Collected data
- - -

--- config.mk ---
export PLATFORM = sky130hd
export DESIGN_NAME = ebi_master
export DESIGN_NICKNAME = d
export VERILOG_FILES = /design/src/rtl/ebi_pkg.sv /design/src/rtl/ebi_phase_timer.sv /design/src/rtl/ebi_master.sv
export SDC_FILE = /design/constraint.sdc
export NUM_CORES = 1
export LEC_CHECK = 0
export CAP_MARGIN = 10
export CORE_MARGIN = 2
export CORE_UTILIZATION = 45
export CTS_BUF_LIST = sky130_fd_sc_hd__clkbuf_8
export CTS_CLUSTER_SIZE = 16
export DETAILED_ROUTE_END_ITERATION = 7
export PLACE_DENSITY = 0.84
export SYNTH_ARGS = -nofsm -noshare
export SYNTH_HDL_FRONTEND = slang
export SYNTH_SLANG_ARGS = --single-unit
--- constraint.sdc ---
create_clock -name clk -period 1.6 [get_ports clk]
set_input_delay 0.32 -clock clk [delete_from_list [all_inputs] [get_ports clk]]
set_output_delay 0.32 -clock clk [all_outputs]
set_load 0.1 [all_outputs]
--- src/rtl/ebi_pkg.sv ---
// Shared EBI definitions: FSM encoding, bank/register map and default bus timing.
// Imported by the ebi_master initiator and by the FPGA EBI responder.
package ebi_pkg;

    typedef enum logic [2:0] {
        ST_IDLE,
        ST_ADDR,
        ST_AHOLD,
        ST_STROBE,
        ST_HOLD,
        ST_RECOVER
    } ebi_state_e;

    localparam logic [3:0]  EBI_BANK_REG   = 4'h0;
    localparam logic [3:0]  EBI_BANK_BRAM  = 4'h1;
    localparam logic [12:0] EBI_REG_DUMMY0 = 13'h0000;
    localparam logic [12:0] EBI_REG_DUMMY1 = 13'h0002;

    localparam int EBI_ADDR_CYC_DEF    = 2;
    localparam int EBI_STROBE_CYC_DEF  = 4;
    localparam int EBI_HOLD_CYC_DEF    = 1;
    localparam int EBI_IDLE_CYC_DEF    = 2;
    localparam int EBI_TIMEOUT_CYC_DEF = 64;

    function automatic int ebi_max4(input int a, input int b, input int c, input int d);
        int m;
        m = a;
        if (b > m) m = b;
        if (c > m) m = c;
        if (d > m) m = d;
        return m;
    endfunction

endpackage

--- src/rtl/ebi_phase_timer.sv ---
// Loadable down-counter shared by every bus phase; done flags the last cycle of a phase.
module ebi_phase_timer #(
    parameter int W = 3
) (
    input  logic         clk,
    input  logic         rst,
    input  logic         load,
    input  logic [W-1:0] load_val,
    output logic [W-1:0] value,
    output logic         done
);

    always_ff @(posedge clk) begin
        if (rst)
            value <= '0;
        else if (load)
            value <= load_val;
        else if (value != '0)
            value <= value - 1'b1;
    end

    assign done = (value == '0);

endmodule

--- src/rtl/ebi_master.sv ---
// EBI bus initiator: one multiplexed A/D bus cycle per accepted request, all outputs registered.
// Optional EBI_MASTER_ARDY_EN adds ebi_ardy wait-state support with a timeout and rsp_err.
module ebi_master
    import ebi_pkg::*;
#(
    parameter int ADDR_CYC   = EBI_ADDR_CYC_DEF,
    parameter int STROBE_CYC = EBI_STROBE_CYC_DEF,
    parameter int HOLD_CYC   = EBI_HOLD_CYC_DEF,
    parameter int IDLE_CYC   = EBI_IDLE_CYC_DEF
`ifdef EBI_MASTER_ARDY_EN
    , parameter int TIMEOUT_CYC = EBI_TIMEOUT_CYC_DEF
`endif
) (
    input  logic        clk,
    input  logic        rst,
    input  logic        req_valid,
    output logic        req_ready,
    input  logic        req_we,
    input  logic [16:0] req_addr,
    input  logic [15:0] req_wdata,
    output logic        rsp_valid,
    output logic [15:0] rsp_rdata,
`ifdef EBI_MASTER_ARDY_EN
    input  logic        ebi_ardy,
    output logic        rsp_err,
`endif
    output logic [15:0] ebi_ad_out,
    output logic        ebi_ad_oe,
    input  logic [15:0] ebi_ad_in,
    output logic        ebi_ale,
    output logic        ebi_csn,
    output logic        ebi_ren,
    output logic        ebi_wen
);

    localparam int CW = $clog2(ebi_max4(ADDR_CYC, STROBE_CYC, HOLD_CYC, IDLE_CYC)) + 1;

    ebi_state_e    state, state_nxt;
    logic          we_q, nxt_we, accept, strobe_end, tmo_hit;
    logic [15:0]   addr_q, wdata_q, nxt_addr, nxt_wdata, ad_n;
    logic          csn_n, ale_n, ren_n, wen_n, oe_n, ready_n, rspv_n;
    logic          t_load, t_done;
    logic [CW-1:0] t_val, unused_t_value;
    logic          unused_addr_lsb;

    assign unused_addr_lsb = req_addr[0];
    assign accept          = (state == ST_IDLE) && req_valid && req_ready;

    ebi_phase_timer #(.W(CW)) u_timer (
        .clk      (clk),
        .rst      (rst),
        .load     (t_load),
        .load_val (t_val),
        .value    (unused_t_value),
        .done     (t_done)
    );

`ifdef EBI_MASTER_ARDY_EN
    localparam int TW = $clog2(TIMEOUT_CYC + 1);
    logic [TW-1:0] tmo_cnt;

    // Timeout counts consecutive ardy-low strobe cycles, including the minimum strobe.
    assign tmo_hit    = (state == ST_STROBE) && !ebi_ardy && (tmo_cnt == TW'(TIMEOUT_CYC - 1));
    assign strobe_end = (t_done && ebi_ardy) || tmo_hit;

    always_ff @(posedge clk) begin
        if (rst) begin
            tmo_cnt <= '0;
            rsp_err <= 1'b0;
        end else begin
            tmo_cnt <= (state == ST_STROBE && !ebi_ardy) ? tmo_cnt + 1'b1 : '0;
            rsp_err <= tmo_hit;
        end
    end
`else
    assign tmo_hit    = 1'b0;
    assign strobe_end = t_done;
`endif

    always_comb begin
        state_nxt = state;
        t_load    = 1'b0;
        t_val     = '0;
        case (state)
            ST_IDLE:    if (accept)     begin state_nxt = ST_ADDR;    t_load = 1'b1; t_val = CW'(ADDR_CYC - 1);   end
            ST_ADDR:    if (t_done)     begin state_nxt = ST_AHOLD;   t_load = 1'b1; t_val = '0;                  end
            ST_AHOLD:   if (t_done)     begin state_nxt = ST_STROBE;  t_load = 1'b1; t_val = CW'(STROBE_CYC - 1); end
            ST_STROBE:  if (strobe_end) begin state_nxt = ST_HOLD;    t_load = 1'b1; t_val = CW'(HOLD_CYC - 1);   end
            ST_HOLD:    if (t_done)     begin state_nxt = ST_RECOVER; t_load = 1'b1; t_val = CW'(IDLE_CYC - 1);   end
            ST_RECOVER: if (t_done)     begin state_nxt = ST_IDLE;                                                end
            default:                    state_nxt = ST_IDLE;
        endcase

        // Outputs are registered from the next state, so they line up with the state register.
        nxt_we    = accept ? req_we         : we_q;
        nxt_addr  = accept ? req_addr[16:1] : addr_q;
        nxt_wdata = accept ? req_wdata      : wdata_q;
        csn_n   = 1'b1;
        ale_n   = 1'b1;
        ren_n   = 1'b1;
        wen_n   = 1'b1;
        oe_n    = 1'b0;
        ad_n    = ebi_ad_out;
        ready_n = 1'b0;
        rspv_n  = 1'b0;
        case (state_nxt)
            ST_IDLE:  ready_n = 1'b1;
            ST_ADDR:  begin csn_n = 1'b0; ale_n = 1'b0; oe_n = 1'b1; ad_n = nxt_addr; end
            ST_AHOLD: begin csn_n = 1'b0; oe_n = nxt_we; ad_n = nxt_addr; end
            ST_STROBE: begin
                csn_n = 1'b0;
                if (nxt_we) begin
                    wen_n = 1'b0;
                    oe_n  = 1'b1;
                    ad_n  = nxt_wdata;
                end else begin
                    ren_n = 1'b0;
                end
            end
            ST_HOLD: begin
                csn_n  = 1'b0;
                rspv_n = (state != ST_HOLD);
                oe_n   = nxt_we && (state != ST_HOLD);
            end
            default: ;
        endcase
    end

    always_ff @(posedge clk) begin
        if (rst) begin
            state      <= ST_IDLE;
            ebi_csn    <= 1'b1;
            ebi_ale    <= 1'b1;
            ebi_ren    <= 1'b1;
            ebi_wen    <= 1'b1;
            ebi_ad_oe  <= 1'b0;
            ebi_ad_out <= '0;
            req_ready  <= 1'b0;
            rsp_valid  <= 1'b0;
            rsp_rdata  <= '0;
            we_q       <= 1'b0;
            addr_q     <= '0;
            wdata_q    <= '0;
        end else begin
            state      <= state_nxt;
            ebi_csn    <= csn_n;
            ebi_ale    <= ale_n;
            ebi_ren    <= ren_n;
            ebi_wen    <= wen_n;
            ebi_ad_oe  <= oe_n;
            ebi_ad_out <= ad_n;
            req_ready  <= ready_n;
            rsp_valid  <= rspv_n;
            we_q       <= nxt_we;
            addr_q     <= nxt_addr;
            wdata_q    <= nxt_wdata;
            if (state == ST_STROBE && strobe_end && !we_q && !tmo_hit)
                rsp_rdata <= ebi_ad_in;
        end
    end

endmodule

-- Word-level counts from Yosys, hierarchy flattened
Index checks and enable logic that the tools add are counted.
Widths: inputs -> output; s select.
- input port bits: 53
- output and inout bits: 39
- word-level logic and storage cells: 73
- register bits after elaboration: 78
- bitwise logic cells: 2
- equal/unequal tests: 11
- reductions and logical operators: 18
- add/sub/neg operators: 1
- multiplexer cells: 27
- operators by type and width (cell ; number):
    $mux 16 ; 3
    $pmux 16 s2 ; 1
    $mux 3 ; 8
    $pmux 3 s6 ; 1
    $eq 3x2->1 const B ; 4
    $mux 1 ; 10
    $eq 3x3->1 const B ; 3
    $logic_not 3->1 ; 3
    $reduce_or 4->1 ; 2
    $eq 3x1->1 const B ; 2
    $pmux 2 s3 ; 1
    $reduce_or 2->1 ; 3
    $logic_and 1x1->1 ; 5
    $pmux 1 s4 ; 1
    $reduce_bool 2->1 ; 2
    $ne 3x3->1 const B ; 1
    $reduce_bool 3->1 ; 1
    $sub 3x1->3 const B ; 1
    $mux 2 ; 1
    $ne 2x2->1 const B ; 1
    $not 1->1 ; 2
    $pmux 1 s2 ; 1
    $reduce_and 2->1 ; 1
    $logic_not 1->1 ; 1

-- Longest topological paths before layout
- depth after elaboration: 9
- depth in mapped cells: 9
- gate-level depth less buffers: 7

-- Modules after synthesis
A second synthesis with hierarchy kept.
- cell total of the unflattened synthesis: 416
- area, all modules: 3400.8 um2
- by module, submodules not included (module ; cells an instance ; area an instance (um2) ; times used ; seq. area each (um2)):
    ebi_master ; 394 ; 3194.3 ; 1 ; 1501.4
    ebi_phase_timer ; 22 ; 206.4 ; 1 ; 60.1

-- Worst setup path before layout
No wires, ideal clock.
- path kind: reg2reg
- start: register req_ready
- end: register ebi_ad_oe
- path buffers: 0
- cell stages (with the launch flop): 6
- required time: 1484 ps
- setup time: 116 ps
- setup slack: -595 ps
- arrival time: 2080 ps
- clock period less this slack: 2195 ps
- path through: dfxtp_1 > nand2_1 > nor4_4 > mux2i_1 > o21ai_1 > and3b_1
- longest elaborated chain between the ends: 5
- elaborated cells between the ends (all ways): 11
- those cells by class: eq/ne (4); mux (5); reduce/logical (2)
- RTL lines (what ; RTL line ; text):
    from (decl) ; ebi_master.sv:17 ; output logic req_ready,
    from (signal assigned) ; ebi_master.sv:152 ; req_ready <= ready_n;
    $logic_and 1x1->1 * ; ebi_master.sv:47 ; assign accept = (state == ST_IDLE) && req_valid && req_ready;
    $mux 3 ; ebi_master.sv:85 ; ST_IDLE: if (accept) begin state_nxt = ST_ADDR; t_load = 1'b1; t_val = CW'(ADDR_CYC - 1); end
    $pmux 3 s6 ; ebi_master.sv:84 ; case (state)
    $eq 3x3->1, or another cell as far along ; ebi_master.sv:106 ; case (state_nxt)
    $pmux 1 s4 * ; ebi_master.sv:106 ;
    to (signal assigned) ; ebi_master.sv:150 ; ebi_ad_oe <= oe_n;
    to (decl) ; ebi_master.sv:28 ; output logic ebi_ad_oe,
Mark *: on every way between the ends. The rest lies on a longest branch, timed or not.
A chain may end at the register's enable or synchronous reset.

-- Worst setup path in the final report
- start: register state[0]
- end: register ebi_wen
- longest elaborated chain between the ends: 8
- elaborated cells between the ends (all ways): 20
- those cells by class: eq/ne (6); mux (9); bitwise (1); reduce/logical (4)
- RTL lines (what ; RTL line ; text):
    from (decl) ; ebi_master.sv:38 ; ebi_state_e state, state_nxt;
    from (signal assigned) ; ebi_master.sv:145 ; state <= state_nxt;
    $logic_not 3->1 ; ebi_master.sv:47, ebi_master.sv:84 ;
    $logic_and 1x1->1 (2 in series) ; ebi_master.sv:47 ;
    $mux 3 ; ebi_master.sv:85 ;
    $pmux 3 s6 ; ebi_master.sv:84 ;
    $eq 3x2->1 ; ebi_master.sv:106 ;
    $not 1->1 (no source line) ; - ;
    $reduce_or 2->1 (no source line) ; - ;
    to (signal assigned) ; ebi_master.sv:149 ; ebi_wen <= wen_n;
    to (decl) ; ebi_master.sv:33 ; output logic ebi_wen
Several ways; a longest one is shown, not always the timed one.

- - -

* [PROBLEM TO WORK ON]:
Only the lines above starting with the one with "the minimum strobe." and going through the one with "state_nxt = ST_AHOLD;" are to be copied, word for word and with both ends kept.

* [RESULT OF THIS TASK]:
    // Timeout counts consecutive ardy-low strobe cycles, including the minimum strobe.
    assign tmo_hit    = (state == ST_STROBE) && !ebi_ardy && (tmo_cnt == TW'(TIMEOUT_CYC - 1));
    assign strobe_end = (t_done && ebi_ardy) || tmo_hit;

    always_ff @(posedge clk) begin
        if (rst) begin
            tmo_cnt <= '0;
            rsp_err <= 1'b0;
        end else begin
            tmo_cnt <= (state == ST_STROBE && !ebi_ardy) ? tmo_cnt + 1'b1 : '0;
            rsp_err <= tmo_hit;
        end
    end
`else
    assign tmo_hit    = 1'b0;
    assign strobe_end = t_done;
`endif

    always_comb begin
        state_nxt = state;
        t_load    = 1'b0;
        t_val     = '0;
        case (state)
            ST_IDLE:    if (accept)     begin state_nxt = ST_ADDR;    t_load = 1'b1; t_val = CW'(ADDR_CYC - 1);   end
            ST_ADDR:    if (t_done)     begin state_nxt = ST_AHOLD;   t_load = 1'b1; t_val = '0;                  end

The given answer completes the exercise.